Her father, a prominent architect and author, changed his name to Peter Blake and mostly refused to discuss his childhood in Germany. In the opening chapter of his 1993 memoir, he wrote that most of his relatives who stayed in Stralsund were “murdered by the Nazi government.”
“So much for that,” wrote Blake, who died in 2006.
But after connecting with Fechner, Oliver said she eventually discovered that she shares her ancestry with another Newton resident, Ellen Haas Levine, the great grandniece of Julius Blach.
“It’s amazing,” Levine said. Oliver “lives just down the street.”
Another descendant, Ruth Zuk, 85, lives in Southborough. Her grandmother, Paula, was Friedrich Blach’s sister and died at Majdanek concentration camp in 1941.
Zuk, who was born in Tel Aviv, said her mother took her to Germany to visit her grandmother when she was a toddler.

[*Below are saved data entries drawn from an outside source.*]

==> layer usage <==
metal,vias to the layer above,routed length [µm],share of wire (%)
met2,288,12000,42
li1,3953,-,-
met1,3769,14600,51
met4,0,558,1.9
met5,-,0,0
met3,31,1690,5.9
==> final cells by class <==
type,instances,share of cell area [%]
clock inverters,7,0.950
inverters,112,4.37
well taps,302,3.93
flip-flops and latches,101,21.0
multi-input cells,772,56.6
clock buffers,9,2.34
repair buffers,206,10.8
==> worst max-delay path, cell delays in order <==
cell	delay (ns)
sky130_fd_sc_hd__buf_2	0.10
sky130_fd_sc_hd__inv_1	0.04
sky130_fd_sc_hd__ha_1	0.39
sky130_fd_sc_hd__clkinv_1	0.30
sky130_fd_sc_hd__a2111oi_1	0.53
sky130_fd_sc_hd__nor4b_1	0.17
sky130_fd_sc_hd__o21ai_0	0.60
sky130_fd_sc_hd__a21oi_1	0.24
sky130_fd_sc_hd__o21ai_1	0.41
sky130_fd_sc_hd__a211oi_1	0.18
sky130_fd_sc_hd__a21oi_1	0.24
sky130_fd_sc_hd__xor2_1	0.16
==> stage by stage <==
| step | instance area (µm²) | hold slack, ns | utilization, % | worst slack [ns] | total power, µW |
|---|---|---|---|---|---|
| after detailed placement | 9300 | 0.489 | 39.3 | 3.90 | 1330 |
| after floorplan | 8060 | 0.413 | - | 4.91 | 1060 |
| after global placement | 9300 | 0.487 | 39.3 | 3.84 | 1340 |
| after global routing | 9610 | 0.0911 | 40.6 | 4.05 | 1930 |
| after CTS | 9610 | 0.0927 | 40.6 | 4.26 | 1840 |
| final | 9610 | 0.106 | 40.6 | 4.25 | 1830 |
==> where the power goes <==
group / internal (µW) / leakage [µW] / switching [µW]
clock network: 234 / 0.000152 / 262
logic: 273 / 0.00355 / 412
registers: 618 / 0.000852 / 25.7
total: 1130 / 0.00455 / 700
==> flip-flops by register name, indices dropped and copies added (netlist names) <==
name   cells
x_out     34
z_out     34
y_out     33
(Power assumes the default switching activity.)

“What happened in Germany to the Jews, that is something that I can sit and cry about,” she said.
The family’s heartache is etched in some of the documents Fechner has amassed.
Felix Blach’s son, Carl-Philipp, operated the family’s leather company until June 27, 1938, when his “wish to preserve the business for my sons did not come true” and he closed down. Antisemitism, he wrote, had driven away customers and suppliers. He made a plea to his “deceased ancestors.”
“I call to YOU that I have always tried to preserve your heritage but that I had to give way to fate,” Carl-Philipp Blach wrote. His two sons died in Auschwitz and he died in 1946, Fechner wrote in a lecture, of malnutrition and a broken heart.
Fechner’s efforts were recognized earlier this year with an Obermayer Award. The honor is administered by Widen the Circle, an organization based in Dedham that seeks to combat antisemitism and prejudice. A few weeks ago, Fechner visited Newton, where she discussed her research before an audience that included members of the Blach family.
On Thursday, Fechner marked another milestone with the publication of an online book about Jewish people who were born or have lived in Stralsund since 1856. The book is sponsored by the Initiative for the Commemoration of Jewish life in Stralsund, which Fechner founded.
A gathering of Blachs in Stralsund is tentatively planned for next summer, though the reunion has already been postponed twice because of the pandemic.
Fechner concludes her lectures with a question she often fields: Why are you doing this?
This is her answer: “The most painful rejection of these innocent and individual victims would be in the continued refusal to remember — in forgetting. We should never let that happen.”